Material for this task START

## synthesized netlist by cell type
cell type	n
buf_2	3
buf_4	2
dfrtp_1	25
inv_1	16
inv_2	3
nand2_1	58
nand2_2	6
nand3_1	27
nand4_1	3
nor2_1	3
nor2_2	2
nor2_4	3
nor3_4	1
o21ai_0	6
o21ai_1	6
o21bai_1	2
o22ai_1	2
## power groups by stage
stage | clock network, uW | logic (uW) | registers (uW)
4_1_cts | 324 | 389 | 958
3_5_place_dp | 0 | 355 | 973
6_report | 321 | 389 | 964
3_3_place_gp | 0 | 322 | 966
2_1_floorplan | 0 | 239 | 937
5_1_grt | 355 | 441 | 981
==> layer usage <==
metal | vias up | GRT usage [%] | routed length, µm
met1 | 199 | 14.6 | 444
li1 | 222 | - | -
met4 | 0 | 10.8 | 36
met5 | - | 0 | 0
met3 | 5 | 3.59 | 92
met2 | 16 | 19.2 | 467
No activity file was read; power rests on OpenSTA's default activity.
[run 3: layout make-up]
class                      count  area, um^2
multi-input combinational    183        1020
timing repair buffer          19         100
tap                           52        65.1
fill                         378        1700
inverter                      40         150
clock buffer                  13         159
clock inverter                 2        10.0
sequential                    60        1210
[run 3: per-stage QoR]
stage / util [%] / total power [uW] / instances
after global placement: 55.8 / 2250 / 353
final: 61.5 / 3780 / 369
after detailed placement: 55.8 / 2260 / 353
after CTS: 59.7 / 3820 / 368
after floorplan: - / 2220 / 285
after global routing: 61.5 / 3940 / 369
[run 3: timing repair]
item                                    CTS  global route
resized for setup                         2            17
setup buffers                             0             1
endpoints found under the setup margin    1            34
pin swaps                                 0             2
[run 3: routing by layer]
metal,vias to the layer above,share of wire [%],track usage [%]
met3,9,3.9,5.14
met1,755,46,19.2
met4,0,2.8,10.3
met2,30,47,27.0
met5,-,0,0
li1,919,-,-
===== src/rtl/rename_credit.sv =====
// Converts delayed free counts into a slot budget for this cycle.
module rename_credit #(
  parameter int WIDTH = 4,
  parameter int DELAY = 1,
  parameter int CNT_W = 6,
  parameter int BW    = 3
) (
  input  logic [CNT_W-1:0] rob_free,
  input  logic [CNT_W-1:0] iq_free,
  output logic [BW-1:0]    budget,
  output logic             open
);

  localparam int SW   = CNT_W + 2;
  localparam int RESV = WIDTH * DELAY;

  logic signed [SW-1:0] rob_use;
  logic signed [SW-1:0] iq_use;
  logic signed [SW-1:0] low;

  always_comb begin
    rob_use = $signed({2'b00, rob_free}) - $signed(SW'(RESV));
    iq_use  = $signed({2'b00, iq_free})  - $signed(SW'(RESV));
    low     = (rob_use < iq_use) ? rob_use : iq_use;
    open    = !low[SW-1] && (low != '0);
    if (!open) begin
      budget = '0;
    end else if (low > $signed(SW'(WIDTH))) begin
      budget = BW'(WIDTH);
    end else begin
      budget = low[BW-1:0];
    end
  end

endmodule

Material for this task END
Material for this task START

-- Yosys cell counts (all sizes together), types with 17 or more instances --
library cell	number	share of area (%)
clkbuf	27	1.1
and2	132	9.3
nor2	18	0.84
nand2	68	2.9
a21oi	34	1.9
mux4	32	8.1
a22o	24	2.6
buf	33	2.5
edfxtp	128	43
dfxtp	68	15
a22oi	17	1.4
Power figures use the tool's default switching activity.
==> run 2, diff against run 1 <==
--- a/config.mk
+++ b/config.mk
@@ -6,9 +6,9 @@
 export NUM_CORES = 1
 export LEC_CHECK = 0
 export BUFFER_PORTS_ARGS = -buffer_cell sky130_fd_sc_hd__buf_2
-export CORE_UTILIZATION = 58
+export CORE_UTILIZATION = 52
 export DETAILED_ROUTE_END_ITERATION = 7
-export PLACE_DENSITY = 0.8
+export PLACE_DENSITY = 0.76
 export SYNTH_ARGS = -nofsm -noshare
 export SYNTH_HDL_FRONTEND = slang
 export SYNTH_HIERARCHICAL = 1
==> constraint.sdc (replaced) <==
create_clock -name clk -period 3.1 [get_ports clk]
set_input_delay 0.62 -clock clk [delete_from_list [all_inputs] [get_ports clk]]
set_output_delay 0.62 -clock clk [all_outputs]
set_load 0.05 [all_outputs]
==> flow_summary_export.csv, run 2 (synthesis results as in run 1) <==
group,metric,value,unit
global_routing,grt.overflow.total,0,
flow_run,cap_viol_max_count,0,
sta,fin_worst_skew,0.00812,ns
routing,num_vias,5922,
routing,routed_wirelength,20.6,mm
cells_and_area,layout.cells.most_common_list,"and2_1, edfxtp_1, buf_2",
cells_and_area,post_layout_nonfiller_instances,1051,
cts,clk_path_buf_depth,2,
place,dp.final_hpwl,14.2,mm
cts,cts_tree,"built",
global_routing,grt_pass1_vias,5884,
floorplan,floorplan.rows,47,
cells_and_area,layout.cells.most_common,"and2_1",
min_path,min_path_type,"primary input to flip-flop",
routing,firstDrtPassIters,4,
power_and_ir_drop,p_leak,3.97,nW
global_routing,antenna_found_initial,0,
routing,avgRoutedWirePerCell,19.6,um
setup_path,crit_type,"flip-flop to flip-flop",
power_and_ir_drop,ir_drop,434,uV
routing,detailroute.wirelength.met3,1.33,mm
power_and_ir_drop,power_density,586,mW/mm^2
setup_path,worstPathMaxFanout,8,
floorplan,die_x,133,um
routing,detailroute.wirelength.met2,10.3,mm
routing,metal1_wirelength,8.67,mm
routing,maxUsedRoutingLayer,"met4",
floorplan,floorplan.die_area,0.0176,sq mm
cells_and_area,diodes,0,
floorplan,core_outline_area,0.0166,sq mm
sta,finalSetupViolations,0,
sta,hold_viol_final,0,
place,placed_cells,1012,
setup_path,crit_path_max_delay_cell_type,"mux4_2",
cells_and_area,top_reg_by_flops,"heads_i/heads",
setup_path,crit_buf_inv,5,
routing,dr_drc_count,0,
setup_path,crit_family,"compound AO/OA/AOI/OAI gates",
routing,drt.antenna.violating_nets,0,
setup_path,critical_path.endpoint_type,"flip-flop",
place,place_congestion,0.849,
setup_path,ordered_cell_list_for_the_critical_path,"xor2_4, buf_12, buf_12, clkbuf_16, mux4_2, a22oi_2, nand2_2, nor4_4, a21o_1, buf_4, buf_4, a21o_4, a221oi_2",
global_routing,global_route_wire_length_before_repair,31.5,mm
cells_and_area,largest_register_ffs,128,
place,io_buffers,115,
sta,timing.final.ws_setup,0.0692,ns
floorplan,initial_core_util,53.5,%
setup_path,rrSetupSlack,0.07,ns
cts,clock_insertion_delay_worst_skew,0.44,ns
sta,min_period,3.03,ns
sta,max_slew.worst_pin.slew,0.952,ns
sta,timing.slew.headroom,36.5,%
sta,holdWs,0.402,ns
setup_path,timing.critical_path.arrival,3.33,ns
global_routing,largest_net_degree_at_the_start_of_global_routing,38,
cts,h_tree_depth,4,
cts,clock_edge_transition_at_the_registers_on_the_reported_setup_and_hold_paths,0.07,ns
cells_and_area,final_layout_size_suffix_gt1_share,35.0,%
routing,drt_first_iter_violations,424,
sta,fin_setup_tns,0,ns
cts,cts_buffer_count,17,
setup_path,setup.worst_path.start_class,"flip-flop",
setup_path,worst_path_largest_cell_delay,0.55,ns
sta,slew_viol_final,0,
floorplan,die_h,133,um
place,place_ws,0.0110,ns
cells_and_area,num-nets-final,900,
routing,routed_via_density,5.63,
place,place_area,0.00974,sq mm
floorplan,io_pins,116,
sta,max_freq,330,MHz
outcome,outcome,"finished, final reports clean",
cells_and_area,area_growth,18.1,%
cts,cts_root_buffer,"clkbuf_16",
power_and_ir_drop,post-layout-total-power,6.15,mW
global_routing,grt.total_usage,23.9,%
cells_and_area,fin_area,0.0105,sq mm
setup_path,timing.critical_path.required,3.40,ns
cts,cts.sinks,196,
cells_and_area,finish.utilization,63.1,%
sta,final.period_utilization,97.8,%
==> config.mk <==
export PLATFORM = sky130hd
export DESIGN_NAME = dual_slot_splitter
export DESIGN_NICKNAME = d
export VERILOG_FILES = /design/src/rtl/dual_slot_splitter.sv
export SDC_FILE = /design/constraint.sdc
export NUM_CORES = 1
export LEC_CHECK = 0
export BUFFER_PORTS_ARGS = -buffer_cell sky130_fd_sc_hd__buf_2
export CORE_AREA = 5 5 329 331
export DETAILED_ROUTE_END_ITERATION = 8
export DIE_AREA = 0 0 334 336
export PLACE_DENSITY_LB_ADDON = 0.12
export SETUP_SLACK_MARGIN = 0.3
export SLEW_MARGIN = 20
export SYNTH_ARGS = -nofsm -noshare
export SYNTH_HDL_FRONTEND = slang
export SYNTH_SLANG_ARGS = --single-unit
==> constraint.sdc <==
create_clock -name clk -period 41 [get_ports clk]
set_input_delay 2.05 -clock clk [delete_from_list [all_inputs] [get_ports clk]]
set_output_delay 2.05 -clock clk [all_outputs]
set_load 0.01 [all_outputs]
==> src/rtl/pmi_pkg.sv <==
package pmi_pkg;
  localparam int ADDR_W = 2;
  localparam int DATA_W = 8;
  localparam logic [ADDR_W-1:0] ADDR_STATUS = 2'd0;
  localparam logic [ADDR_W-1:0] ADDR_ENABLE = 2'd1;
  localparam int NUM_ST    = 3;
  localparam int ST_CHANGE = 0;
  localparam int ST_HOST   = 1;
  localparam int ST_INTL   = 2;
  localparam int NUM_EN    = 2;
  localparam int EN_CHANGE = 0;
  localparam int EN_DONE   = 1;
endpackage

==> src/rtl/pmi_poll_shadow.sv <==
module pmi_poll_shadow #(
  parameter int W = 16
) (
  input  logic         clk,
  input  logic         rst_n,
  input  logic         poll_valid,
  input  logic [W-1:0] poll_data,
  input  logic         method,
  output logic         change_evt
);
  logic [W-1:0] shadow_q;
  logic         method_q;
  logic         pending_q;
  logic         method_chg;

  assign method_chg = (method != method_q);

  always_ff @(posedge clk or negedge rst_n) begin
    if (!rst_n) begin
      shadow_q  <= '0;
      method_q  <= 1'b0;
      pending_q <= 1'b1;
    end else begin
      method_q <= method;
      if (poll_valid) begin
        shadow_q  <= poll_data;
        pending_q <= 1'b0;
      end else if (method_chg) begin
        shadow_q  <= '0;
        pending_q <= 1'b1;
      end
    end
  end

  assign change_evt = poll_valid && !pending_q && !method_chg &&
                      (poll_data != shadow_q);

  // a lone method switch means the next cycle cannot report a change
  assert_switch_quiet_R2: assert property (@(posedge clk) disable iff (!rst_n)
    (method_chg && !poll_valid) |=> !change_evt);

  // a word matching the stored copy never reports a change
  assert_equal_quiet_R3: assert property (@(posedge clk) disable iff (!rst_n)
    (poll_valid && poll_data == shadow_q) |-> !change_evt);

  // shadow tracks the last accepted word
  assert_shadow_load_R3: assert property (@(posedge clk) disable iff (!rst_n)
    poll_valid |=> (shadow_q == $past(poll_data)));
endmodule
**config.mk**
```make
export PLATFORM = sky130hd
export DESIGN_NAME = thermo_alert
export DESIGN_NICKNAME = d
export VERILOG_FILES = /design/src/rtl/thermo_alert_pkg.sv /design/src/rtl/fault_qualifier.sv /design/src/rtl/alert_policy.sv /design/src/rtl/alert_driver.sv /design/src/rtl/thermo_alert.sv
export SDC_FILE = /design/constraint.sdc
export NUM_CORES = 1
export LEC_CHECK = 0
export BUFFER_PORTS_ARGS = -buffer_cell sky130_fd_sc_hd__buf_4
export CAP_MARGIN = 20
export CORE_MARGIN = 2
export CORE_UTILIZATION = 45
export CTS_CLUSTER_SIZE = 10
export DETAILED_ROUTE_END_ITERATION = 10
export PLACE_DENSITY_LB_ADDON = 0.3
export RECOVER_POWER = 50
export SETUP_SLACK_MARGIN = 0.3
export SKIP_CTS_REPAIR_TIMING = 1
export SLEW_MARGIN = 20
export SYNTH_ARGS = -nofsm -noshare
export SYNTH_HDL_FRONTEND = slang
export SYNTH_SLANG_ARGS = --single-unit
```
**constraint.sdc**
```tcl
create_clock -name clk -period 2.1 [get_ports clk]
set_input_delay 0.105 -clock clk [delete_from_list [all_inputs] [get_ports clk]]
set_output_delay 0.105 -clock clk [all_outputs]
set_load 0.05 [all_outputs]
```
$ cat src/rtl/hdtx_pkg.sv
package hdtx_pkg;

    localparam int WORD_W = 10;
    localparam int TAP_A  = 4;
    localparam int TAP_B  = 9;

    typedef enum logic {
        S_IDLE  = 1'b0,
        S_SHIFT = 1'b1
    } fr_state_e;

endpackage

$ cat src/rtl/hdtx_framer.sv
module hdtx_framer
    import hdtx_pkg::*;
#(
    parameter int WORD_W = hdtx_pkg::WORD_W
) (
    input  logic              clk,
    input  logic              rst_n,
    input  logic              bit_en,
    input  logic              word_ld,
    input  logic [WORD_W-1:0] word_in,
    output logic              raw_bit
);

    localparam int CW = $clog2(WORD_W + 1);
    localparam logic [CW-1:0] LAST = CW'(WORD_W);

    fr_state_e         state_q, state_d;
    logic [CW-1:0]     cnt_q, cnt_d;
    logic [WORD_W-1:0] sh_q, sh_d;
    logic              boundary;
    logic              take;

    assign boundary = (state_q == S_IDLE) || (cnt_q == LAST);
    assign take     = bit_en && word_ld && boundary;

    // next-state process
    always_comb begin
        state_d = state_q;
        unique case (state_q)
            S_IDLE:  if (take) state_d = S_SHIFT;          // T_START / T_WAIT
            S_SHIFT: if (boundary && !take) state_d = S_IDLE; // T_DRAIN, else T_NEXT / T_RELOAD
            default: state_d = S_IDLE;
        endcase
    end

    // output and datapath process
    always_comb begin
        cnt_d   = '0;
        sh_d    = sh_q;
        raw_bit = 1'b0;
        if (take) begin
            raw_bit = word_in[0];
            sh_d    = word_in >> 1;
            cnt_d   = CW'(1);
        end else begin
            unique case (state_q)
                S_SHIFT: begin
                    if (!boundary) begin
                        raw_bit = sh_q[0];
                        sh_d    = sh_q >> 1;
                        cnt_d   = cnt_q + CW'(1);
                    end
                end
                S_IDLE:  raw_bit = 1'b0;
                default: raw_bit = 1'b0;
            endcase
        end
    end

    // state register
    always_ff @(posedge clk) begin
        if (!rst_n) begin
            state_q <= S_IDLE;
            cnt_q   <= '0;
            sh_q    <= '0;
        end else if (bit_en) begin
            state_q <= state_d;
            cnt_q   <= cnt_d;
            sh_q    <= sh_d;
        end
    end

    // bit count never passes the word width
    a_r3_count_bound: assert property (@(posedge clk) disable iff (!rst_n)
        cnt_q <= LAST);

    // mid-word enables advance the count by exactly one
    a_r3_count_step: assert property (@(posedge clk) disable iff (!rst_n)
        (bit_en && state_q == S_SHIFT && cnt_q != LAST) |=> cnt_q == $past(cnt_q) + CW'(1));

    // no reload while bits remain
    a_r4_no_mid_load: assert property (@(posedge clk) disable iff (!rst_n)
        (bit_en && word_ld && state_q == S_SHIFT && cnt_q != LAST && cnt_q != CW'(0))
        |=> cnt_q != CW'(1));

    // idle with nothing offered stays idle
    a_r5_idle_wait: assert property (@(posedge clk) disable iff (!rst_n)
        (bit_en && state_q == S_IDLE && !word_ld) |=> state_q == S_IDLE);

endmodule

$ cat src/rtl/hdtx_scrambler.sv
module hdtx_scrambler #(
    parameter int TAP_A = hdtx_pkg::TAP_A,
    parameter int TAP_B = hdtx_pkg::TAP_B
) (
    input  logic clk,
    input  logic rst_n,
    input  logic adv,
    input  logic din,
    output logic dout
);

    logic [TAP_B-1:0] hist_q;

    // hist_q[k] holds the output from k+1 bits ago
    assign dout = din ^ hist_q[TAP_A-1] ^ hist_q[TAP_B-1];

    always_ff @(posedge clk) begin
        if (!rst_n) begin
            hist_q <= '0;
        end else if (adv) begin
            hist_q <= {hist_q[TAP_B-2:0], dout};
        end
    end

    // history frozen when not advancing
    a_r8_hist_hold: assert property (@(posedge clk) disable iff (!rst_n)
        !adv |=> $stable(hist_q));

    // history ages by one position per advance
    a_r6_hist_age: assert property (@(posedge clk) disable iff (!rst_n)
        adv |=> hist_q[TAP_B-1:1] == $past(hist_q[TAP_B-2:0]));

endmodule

Material for this task END

Task directions: Find the line with "sta,min_period,3.03,ns" in the material above. Reproduce it and each line after it up to and including the line with "cells_and_area,finish.utilization,63.1,%".

Result below:
sta,min_period,3.03,ns
sta,max_slew.worst_pin.slew,0.952,ns
sta,timing.slew.headroom,36.5,%
sta,holdWs,0.402,ns
setup_path,timing.critical_path.arrival,3.33,ns
global_routing,largest_net_degree_at_the_start_of_global_routing,38,
cts,h_tree_depth,4,
cts,clock_edge_transition_at_the_registers_on_the_reported_setup_and_hold_paths,0.07,ns
cells_and_area,final_layout_size_suffix_gt1_share,35.0,%
routing,drt_first_iter_violations,424,
sta,fin_setup_tns,0,ns
cts,cts_buffer_count,17,
setup_path,setup.worst_path.start_class,"flip-flop",
setup_path,worst_path_largest_cell_delay,0.55,ns
sta,slew_viol_final,0,
floorplan,die_h,133,um
place,place_ws,0.0110,ns
cells_and_area,num-nets-final,900,
routing,routed_via_density,5.63,
place,place_area,0.00974,sq mm
floorplan,io_pins,116,
sta,max_freq,330,MHz
outcome,outcome,"finished, final reports clean",
cells_and_area,area_growth,18.1,%
cts,cts_root_buffer,"clkbuf_16",
power_and_ir_drop,post-layout-total-power,6.15,mW
global_routing,grt.total_usage,23.9,%
cells_and_area,fin_area,0.0105,sq mm
setup_path,timing.critical_path.required,3.40,ns
cts,cts.sinks,196,
cells_and_area,finish.utilization,63.1,%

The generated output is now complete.